本発明にかかる第8の実施例における車両制御システムについて説明する。第1の実施例と異なる点は、ユーザが安全に運転を引継ぎ可能なタイミングを通知できる点である。なお、先に説明した実施例と同様の構成は符号を同じくして説明を省略する。
図17に示す運動制御部604が持つ安全状態判定部6045は、緊急軌道で動作中、もしくは通常軌道で動作中に、軌道保持部6042の持つ軌道情報の中の安全な状態を持つ軌道区間を計算する。軌道保持部6042は緊急軌道の軌道情報を出力装置7に送信し、安全状態判定部6045は安全な状態を持つ軌道区間を出力装置7に送信する。出力装置7は、図181301に示すように自車位置と、自車が進む軌道と、を表示し、自車が進む軌道は、安全な状態をもつ軌道1301Aと、安全な状態を持たない軌道1301Bを表示する。1301Aは、点滅や蛍光色や強い光などによって強調される。出力装置7の別の出力例では、安全な状態をもつ軌道にたどり着くまでの残り時間を使用して、スピーカなどの音を出力する装置を用いて残り時間を読み上げる、または表示装置1300を用いて残り時間1304を表示する。
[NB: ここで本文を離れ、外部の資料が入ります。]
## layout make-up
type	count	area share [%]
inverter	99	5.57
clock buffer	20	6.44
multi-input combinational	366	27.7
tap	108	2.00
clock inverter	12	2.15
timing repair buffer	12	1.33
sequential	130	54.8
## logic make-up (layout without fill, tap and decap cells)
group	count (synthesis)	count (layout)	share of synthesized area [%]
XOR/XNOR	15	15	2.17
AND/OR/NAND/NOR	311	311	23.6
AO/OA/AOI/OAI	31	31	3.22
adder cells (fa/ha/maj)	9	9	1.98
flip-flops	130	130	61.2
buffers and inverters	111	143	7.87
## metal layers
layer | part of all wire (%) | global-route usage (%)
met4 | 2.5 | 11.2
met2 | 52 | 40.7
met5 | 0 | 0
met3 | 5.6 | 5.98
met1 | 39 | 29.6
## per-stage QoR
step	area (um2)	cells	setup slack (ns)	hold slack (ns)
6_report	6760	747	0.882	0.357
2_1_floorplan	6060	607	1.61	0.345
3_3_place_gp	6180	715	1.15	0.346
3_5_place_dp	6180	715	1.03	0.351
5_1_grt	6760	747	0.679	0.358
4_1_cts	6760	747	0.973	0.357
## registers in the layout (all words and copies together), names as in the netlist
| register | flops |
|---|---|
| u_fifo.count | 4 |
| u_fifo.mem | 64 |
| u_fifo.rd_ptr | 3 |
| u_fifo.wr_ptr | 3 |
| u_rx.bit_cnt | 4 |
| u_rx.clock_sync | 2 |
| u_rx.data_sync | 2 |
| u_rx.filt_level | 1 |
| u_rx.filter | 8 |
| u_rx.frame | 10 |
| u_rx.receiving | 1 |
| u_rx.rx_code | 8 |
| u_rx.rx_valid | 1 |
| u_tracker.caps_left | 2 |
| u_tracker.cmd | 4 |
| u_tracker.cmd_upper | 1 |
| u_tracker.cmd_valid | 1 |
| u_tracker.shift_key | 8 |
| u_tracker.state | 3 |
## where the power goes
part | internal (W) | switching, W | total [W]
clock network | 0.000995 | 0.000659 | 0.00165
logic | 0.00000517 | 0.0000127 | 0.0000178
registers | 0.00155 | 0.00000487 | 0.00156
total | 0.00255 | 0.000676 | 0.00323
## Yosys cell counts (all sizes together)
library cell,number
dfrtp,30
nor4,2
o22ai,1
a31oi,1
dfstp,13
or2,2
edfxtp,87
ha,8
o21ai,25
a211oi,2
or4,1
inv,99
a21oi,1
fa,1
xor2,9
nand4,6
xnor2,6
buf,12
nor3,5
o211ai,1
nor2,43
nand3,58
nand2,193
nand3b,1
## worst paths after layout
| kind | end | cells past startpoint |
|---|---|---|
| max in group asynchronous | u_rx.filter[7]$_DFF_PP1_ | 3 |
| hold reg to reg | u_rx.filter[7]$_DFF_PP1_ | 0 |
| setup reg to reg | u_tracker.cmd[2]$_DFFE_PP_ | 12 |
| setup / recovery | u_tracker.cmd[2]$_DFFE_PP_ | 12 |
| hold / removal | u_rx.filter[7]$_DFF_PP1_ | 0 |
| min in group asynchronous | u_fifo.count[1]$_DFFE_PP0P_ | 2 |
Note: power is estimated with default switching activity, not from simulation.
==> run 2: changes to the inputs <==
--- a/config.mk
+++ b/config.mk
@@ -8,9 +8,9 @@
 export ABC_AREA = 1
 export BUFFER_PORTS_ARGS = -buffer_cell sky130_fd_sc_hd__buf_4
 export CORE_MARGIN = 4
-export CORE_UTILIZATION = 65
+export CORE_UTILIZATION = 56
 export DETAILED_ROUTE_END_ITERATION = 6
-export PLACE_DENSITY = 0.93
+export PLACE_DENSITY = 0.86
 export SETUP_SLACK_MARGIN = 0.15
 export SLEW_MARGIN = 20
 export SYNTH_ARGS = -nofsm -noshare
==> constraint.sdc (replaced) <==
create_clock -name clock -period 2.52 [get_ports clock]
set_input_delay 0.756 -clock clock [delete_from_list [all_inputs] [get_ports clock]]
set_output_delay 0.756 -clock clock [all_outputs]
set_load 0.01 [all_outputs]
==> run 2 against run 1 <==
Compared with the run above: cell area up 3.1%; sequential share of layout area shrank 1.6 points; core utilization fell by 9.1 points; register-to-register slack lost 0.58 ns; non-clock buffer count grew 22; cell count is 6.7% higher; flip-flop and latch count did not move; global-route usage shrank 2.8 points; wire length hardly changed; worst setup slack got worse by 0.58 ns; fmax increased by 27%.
これにより、緊急軌道上に存在するユーザが安全に運転を引き継げる区間を判定し、出力装置7によって出力することでユーザは安全な状態で運転が引き継げる軌道までのタイミングを理解することができるため、安全な状態で運転を開始できる。
本発明にかかる第9の実施例における車両制御システムについて説明する。第9の実施例と異なる点は、ユーザが運転を引き継いだ際により安全に運転可能になる点である。なお、先に説明した実施例と同様の構成は符号を同じくして説明を省略する。
本実施例では、第5の実施例と同様に運動制御部604は、緊急軌道で動作中、軌道保持部6042の持つ軌道が前記緊急軌道生成処理で記載した安全な状態であるかを同様に判定する。安全な状態でないと判定した時、軌道切替部6041はユーザからの操縦の入力(ハンドルの回転や、アクセルペダルやブレーキペダルの踏み込み)を禁止し、緊急軌道のみの動作を実施する。そのため、本実施例の軌道切替部6041は図17で示すようにユーザ入力部605からの入力を取得する。
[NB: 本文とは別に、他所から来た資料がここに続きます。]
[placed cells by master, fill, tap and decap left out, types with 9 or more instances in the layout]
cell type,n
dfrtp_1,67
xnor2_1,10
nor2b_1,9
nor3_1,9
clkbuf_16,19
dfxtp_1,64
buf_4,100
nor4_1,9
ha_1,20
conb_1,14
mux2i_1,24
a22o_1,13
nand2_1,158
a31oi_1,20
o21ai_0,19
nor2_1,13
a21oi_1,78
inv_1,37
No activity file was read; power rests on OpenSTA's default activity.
運転引継ぎの禁止は、緊急軌道時以外でも適用できる。例えば、実施例3のように緊急軌道と通常軌道が一部一致している場合、通常軌道の軌道情報を使用して制御を行っているときにも、軌道保持部6042の持つ軌道が安全な状態であるかを判定することができる。安全な状態でないと判定した時、軌道切替部6041はユーザからの操縦の入力(ハンドルの回転や、アクセルペダルやブレーキペダルの踏み込み)を禁止し、軌道情報による制御のみを実施する。
本実施例により、運動制御部604は安全な状態でないと判定した時、ユーザからの入力を無視することができ、ユーザは運転した場合に事故を起こしかねないような危険な運転をする可能性が非常に低くなるため、安全な運転引継ぎが可能になる。
1 車両システム
2 車両制御システム
3 通信装置
4 車両制御システム
5 駆動装置
6 認識装置
7 出力装置
8 入力装置
9 通知装置
301 ネットワークリンク
302 ECU
303 GW
401 プロセッサ
402 I/O
403 タイマ
404 ROM
405 RAM
406 内部バス
501 制御部
502 通信管理部
503 時間管理部
504 データテーブル
505 バッファ
601 行動計画システム
602 統合認識部
603 軌道生成判断部
604 運動制御部
605 ユーザ入力部
606 出力管理部
607 通知管理部
608 障害検知部
1001 外界認識マップ
1300 表示装置
1301 状況表示
1302 進路表示
1303 障害箇所表示
S1 通常軌道情報
S2 緊急軌道情報
6031 通常軌道生成部
6032 緊急軌道生成部
6033 安全パターン確認部
6041 軌道切替部
6042 軌道保持部
6043 軌道生成判断障害検知部
6045 安全状態判定部
1901 緊急軌道パターン特定情報
1902 移行用の順序情報
1903 軌道情報の制御情報
1904 緊急軌道パターン特定情報
1905 緊急軌道パターン使用禁止判定結果

Claims (9)

  1. 故障時にシステムから運転手に運転を切り替えるまでの間の緊急軌道を計算する緊急軌道生成部を有する軌道生成判断部と、
    前記緊急軌道を保持する軌道保持部と認識判断部障害検知部で検知した故障状態に基づいて前記軌道保持部で保持された緊急軌道で走行するかを切り替える軌道切替部とを有する運動制御部と、
    からなることを特徴とする車両制御システム。
  2. 請求項1に記載の車両制御システムにおいて、
    前記軌道生成判断部は、ユーザに安全に引き渡せる状態を有する軌道を計算することを特徴する車両制御システム。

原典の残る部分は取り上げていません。